◆ **Exercise**: Among the lines below, count those with the word "revaddr". Answer with the number only.

─── Provided material

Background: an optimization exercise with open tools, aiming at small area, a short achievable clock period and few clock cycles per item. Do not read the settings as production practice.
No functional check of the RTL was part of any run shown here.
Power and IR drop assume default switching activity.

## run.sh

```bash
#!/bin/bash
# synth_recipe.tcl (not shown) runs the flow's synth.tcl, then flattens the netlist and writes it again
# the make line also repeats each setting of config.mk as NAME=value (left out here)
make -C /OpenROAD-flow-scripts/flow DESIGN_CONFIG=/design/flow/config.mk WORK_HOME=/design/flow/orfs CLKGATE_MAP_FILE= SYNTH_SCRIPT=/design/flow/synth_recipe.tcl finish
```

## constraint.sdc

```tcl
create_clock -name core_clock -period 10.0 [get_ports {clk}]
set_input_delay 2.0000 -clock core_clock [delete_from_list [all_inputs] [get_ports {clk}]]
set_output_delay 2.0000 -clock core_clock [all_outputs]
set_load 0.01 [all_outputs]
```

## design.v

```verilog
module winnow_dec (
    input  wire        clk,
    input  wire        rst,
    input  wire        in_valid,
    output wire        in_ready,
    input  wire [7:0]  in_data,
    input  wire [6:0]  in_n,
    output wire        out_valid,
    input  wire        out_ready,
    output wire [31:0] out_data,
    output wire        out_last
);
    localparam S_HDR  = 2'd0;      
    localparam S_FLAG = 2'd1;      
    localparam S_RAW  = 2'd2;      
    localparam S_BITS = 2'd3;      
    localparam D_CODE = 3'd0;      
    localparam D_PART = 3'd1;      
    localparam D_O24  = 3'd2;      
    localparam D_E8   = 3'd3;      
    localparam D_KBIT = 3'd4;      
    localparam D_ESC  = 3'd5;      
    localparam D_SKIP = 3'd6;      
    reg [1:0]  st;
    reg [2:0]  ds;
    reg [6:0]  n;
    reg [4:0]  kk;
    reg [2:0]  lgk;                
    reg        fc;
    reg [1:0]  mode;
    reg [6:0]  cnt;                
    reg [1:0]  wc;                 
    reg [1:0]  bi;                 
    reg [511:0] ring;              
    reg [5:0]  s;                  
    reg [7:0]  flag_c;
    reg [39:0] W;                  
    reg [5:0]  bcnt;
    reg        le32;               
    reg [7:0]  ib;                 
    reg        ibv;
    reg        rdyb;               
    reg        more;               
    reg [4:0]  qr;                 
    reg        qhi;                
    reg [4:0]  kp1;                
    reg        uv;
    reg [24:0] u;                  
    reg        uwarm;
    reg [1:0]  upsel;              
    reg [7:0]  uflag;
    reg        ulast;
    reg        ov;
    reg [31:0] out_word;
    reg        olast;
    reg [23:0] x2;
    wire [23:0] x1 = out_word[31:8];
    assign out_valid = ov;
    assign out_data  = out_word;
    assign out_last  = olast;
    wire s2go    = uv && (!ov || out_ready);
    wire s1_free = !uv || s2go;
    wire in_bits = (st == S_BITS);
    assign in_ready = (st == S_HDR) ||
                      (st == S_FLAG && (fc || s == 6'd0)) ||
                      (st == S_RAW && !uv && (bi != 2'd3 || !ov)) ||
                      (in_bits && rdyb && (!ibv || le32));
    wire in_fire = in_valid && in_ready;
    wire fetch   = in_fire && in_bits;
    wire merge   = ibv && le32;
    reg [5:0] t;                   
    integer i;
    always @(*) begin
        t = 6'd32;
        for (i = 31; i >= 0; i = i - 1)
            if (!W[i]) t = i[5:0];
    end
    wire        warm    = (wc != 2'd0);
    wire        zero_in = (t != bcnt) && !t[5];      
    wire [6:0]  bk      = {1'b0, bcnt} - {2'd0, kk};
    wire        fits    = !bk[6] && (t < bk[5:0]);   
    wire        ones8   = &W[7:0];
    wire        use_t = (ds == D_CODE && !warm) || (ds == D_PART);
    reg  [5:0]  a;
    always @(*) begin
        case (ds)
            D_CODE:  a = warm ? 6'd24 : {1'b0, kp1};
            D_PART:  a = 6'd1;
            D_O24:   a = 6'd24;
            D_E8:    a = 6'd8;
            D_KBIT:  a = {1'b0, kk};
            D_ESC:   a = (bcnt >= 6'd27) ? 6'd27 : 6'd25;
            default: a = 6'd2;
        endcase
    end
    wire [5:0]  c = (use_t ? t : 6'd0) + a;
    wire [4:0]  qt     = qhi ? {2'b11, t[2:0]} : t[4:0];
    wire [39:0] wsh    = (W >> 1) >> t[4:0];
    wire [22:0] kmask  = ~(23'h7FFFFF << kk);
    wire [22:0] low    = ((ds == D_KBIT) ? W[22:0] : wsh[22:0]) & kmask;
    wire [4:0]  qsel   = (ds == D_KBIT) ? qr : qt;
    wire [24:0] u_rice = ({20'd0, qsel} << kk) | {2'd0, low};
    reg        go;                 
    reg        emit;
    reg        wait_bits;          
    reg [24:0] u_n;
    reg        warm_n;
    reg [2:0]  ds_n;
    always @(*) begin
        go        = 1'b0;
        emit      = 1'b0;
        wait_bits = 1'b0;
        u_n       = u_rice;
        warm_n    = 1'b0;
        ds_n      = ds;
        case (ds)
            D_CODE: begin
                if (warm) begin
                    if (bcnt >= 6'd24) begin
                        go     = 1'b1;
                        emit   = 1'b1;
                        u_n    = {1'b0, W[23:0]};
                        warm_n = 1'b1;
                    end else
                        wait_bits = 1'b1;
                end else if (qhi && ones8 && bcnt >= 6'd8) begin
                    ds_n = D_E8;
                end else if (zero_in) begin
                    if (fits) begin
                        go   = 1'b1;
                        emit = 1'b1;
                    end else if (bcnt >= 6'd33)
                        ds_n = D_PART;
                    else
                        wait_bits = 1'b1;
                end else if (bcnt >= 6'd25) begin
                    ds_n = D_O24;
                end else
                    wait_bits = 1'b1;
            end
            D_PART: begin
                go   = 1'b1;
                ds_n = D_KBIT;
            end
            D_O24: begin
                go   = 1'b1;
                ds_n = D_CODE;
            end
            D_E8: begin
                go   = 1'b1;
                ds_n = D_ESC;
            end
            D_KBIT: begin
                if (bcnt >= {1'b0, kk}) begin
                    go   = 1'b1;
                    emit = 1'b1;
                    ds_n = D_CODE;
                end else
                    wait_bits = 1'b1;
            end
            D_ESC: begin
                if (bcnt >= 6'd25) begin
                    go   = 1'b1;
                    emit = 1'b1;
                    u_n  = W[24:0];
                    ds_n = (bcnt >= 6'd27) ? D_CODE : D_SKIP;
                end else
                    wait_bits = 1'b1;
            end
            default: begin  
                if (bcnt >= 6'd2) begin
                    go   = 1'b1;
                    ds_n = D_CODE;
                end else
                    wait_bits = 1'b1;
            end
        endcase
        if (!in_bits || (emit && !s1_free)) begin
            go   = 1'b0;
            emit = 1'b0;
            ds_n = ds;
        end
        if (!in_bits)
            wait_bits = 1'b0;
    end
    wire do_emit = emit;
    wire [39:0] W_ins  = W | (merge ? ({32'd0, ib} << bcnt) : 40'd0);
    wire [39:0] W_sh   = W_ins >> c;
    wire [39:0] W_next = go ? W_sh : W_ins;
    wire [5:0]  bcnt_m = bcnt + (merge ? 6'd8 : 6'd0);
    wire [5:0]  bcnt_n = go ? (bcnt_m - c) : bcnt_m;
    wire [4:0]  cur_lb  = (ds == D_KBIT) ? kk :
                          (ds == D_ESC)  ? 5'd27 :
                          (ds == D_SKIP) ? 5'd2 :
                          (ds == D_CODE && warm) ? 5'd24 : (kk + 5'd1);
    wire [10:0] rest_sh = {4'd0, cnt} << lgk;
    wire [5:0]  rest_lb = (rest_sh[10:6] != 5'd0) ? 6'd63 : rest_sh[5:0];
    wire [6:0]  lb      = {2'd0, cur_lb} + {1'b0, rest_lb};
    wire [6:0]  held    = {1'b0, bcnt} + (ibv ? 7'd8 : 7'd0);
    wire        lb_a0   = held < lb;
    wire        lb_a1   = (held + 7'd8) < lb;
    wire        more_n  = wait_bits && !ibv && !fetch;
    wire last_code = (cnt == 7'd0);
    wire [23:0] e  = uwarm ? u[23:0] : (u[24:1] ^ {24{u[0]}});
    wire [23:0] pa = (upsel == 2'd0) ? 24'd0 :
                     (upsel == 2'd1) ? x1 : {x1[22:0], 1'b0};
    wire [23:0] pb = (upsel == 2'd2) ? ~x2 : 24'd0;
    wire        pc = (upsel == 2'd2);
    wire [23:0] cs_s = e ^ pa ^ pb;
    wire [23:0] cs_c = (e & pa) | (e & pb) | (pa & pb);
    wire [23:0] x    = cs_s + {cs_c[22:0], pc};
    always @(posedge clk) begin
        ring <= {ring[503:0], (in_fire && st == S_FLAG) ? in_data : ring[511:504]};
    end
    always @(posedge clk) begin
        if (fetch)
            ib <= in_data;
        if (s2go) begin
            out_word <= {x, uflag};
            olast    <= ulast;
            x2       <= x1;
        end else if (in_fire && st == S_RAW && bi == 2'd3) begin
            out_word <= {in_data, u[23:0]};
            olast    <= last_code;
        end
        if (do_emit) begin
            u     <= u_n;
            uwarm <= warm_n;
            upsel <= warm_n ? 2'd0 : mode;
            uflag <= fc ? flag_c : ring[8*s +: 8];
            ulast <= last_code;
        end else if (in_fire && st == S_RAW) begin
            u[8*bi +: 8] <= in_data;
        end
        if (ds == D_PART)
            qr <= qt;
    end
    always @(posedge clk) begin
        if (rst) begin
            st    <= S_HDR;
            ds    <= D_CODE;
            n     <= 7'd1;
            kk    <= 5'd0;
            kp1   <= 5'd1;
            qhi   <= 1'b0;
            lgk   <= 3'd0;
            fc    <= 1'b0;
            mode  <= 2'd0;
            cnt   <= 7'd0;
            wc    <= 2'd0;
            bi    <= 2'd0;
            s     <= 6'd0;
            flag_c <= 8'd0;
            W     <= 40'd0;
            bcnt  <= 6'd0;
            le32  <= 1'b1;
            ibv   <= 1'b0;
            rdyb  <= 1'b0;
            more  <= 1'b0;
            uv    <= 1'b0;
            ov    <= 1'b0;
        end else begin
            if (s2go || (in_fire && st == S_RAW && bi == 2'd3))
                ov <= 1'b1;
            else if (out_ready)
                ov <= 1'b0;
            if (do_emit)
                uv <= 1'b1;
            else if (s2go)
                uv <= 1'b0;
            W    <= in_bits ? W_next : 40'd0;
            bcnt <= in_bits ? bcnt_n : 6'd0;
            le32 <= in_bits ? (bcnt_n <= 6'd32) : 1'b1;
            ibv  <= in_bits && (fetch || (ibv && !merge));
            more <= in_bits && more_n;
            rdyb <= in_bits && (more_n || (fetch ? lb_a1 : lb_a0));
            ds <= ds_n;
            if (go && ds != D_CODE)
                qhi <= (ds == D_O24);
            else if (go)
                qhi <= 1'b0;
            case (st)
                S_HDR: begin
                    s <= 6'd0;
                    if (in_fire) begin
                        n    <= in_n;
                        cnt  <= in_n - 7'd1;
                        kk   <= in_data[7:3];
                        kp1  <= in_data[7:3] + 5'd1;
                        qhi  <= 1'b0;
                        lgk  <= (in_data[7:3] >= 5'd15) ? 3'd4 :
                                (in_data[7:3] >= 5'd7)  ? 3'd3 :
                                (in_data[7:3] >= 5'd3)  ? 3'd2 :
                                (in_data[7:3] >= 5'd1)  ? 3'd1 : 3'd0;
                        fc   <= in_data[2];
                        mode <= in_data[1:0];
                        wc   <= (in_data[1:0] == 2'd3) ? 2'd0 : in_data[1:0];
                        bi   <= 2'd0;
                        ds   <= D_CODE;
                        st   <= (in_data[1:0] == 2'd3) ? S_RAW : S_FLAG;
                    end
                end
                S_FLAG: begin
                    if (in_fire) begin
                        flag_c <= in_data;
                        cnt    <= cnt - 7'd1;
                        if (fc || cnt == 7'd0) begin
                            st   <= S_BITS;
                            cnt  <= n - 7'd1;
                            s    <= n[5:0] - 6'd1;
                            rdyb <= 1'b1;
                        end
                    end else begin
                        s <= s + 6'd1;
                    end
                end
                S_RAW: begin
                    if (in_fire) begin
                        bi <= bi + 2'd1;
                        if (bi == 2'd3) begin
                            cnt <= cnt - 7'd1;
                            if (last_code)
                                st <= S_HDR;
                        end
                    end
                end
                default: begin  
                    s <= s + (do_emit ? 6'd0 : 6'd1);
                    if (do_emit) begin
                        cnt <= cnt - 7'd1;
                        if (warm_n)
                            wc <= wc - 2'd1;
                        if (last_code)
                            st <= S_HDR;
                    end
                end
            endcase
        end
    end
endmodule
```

──────
─── Provided material

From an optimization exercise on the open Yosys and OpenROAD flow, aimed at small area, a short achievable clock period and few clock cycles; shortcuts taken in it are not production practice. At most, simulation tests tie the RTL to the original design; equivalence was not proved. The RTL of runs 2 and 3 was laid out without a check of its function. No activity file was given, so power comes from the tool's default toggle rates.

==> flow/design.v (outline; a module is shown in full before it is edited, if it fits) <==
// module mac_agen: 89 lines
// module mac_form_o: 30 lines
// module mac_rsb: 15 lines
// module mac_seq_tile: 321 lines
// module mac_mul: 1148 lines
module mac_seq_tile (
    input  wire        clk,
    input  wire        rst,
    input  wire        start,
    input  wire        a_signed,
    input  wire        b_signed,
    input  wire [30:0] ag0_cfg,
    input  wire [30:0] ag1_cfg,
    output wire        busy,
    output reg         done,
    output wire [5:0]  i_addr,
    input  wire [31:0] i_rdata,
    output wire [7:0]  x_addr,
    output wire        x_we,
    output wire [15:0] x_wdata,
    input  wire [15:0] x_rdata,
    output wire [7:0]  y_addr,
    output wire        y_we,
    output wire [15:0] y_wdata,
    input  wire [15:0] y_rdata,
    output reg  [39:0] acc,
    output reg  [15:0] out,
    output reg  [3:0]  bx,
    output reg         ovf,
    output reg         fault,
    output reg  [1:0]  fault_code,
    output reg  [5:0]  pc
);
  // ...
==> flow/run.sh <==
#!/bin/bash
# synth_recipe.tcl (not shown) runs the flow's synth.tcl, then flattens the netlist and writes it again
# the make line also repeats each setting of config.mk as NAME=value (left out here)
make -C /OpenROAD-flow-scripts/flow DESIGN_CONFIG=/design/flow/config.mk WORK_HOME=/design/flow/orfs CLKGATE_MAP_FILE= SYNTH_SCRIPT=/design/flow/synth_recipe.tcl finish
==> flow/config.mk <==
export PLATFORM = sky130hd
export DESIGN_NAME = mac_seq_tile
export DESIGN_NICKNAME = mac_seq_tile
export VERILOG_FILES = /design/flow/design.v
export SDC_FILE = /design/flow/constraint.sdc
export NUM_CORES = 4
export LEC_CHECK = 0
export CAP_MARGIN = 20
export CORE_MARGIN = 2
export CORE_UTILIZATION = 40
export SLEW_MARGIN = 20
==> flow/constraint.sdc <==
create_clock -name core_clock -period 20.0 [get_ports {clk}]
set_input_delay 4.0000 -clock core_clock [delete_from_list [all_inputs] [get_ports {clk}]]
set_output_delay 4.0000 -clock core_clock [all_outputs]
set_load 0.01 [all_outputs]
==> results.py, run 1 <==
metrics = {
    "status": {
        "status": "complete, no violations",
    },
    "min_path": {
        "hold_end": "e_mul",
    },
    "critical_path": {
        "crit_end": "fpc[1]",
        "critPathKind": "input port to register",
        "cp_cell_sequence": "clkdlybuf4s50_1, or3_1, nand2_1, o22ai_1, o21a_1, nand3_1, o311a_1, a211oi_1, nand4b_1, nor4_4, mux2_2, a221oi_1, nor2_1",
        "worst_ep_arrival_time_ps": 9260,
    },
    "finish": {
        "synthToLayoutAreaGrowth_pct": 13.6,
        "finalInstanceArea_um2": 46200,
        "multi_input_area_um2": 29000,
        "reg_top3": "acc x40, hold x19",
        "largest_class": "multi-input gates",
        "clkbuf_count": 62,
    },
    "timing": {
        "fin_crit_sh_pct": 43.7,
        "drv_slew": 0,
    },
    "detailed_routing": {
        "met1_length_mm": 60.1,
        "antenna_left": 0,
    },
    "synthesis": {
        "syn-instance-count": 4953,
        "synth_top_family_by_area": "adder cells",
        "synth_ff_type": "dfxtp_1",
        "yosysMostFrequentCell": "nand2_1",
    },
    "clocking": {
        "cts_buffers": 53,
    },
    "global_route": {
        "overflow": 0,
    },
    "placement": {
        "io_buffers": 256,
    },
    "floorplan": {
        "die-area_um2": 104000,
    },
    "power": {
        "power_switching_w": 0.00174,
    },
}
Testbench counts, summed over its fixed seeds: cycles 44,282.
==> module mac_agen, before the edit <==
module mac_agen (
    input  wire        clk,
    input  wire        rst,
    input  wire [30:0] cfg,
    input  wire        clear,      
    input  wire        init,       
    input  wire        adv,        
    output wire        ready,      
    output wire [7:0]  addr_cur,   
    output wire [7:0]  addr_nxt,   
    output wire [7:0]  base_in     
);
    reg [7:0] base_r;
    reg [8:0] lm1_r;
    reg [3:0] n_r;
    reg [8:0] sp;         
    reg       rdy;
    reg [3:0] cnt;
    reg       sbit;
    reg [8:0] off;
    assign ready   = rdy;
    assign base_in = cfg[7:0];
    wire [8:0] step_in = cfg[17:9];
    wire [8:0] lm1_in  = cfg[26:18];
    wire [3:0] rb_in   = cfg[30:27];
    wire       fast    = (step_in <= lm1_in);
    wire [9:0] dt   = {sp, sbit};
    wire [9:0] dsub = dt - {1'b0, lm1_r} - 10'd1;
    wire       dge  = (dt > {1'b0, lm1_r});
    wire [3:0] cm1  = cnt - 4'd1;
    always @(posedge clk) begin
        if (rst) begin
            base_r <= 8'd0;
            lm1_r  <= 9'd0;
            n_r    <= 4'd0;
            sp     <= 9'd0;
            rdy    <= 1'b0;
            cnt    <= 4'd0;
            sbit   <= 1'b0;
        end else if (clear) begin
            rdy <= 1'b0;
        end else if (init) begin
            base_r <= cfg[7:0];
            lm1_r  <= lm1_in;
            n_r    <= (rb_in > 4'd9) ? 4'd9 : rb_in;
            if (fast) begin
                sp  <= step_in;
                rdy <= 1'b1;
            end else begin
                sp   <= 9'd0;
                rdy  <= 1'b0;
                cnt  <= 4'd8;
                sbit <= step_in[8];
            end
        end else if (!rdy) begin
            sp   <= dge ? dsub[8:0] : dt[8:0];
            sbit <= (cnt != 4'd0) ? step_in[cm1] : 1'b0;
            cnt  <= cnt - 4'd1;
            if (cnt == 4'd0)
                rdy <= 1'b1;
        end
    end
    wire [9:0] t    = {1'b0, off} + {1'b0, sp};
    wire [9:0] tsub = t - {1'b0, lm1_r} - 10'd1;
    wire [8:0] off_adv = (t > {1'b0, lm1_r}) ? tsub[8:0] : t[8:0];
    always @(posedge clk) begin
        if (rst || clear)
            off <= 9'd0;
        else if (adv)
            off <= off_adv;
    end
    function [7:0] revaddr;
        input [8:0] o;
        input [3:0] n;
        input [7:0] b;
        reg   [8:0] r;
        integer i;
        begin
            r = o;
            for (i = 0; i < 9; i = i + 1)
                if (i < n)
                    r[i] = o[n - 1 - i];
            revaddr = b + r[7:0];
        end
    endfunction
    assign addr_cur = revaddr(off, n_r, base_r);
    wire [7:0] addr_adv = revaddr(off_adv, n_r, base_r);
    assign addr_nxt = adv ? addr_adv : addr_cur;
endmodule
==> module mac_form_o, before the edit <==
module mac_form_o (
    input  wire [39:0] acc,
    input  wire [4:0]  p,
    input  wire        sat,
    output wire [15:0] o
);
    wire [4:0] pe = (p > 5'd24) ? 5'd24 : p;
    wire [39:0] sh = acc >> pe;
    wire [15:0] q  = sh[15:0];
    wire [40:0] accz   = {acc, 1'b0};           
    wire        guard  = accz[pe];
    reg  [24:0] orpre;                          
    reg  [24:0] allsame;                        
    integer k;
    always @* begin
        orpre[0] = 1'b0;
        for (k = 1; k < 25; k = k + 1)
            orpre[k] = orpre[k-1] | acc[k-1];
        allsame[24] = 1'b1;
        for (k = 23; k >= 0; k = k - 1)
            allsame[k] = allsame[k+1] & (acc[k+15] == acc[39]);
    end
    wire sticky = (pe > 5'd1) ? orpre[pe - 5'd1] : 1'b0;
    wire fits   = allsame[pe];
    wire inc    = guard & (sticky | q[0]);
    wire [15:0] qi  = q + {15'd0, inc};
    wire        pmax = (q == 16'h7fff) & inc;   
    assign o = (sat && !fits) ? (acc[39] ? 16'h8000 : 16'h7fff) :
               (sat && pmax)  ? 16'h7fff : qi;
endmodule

──────

◆ **Solution**: 4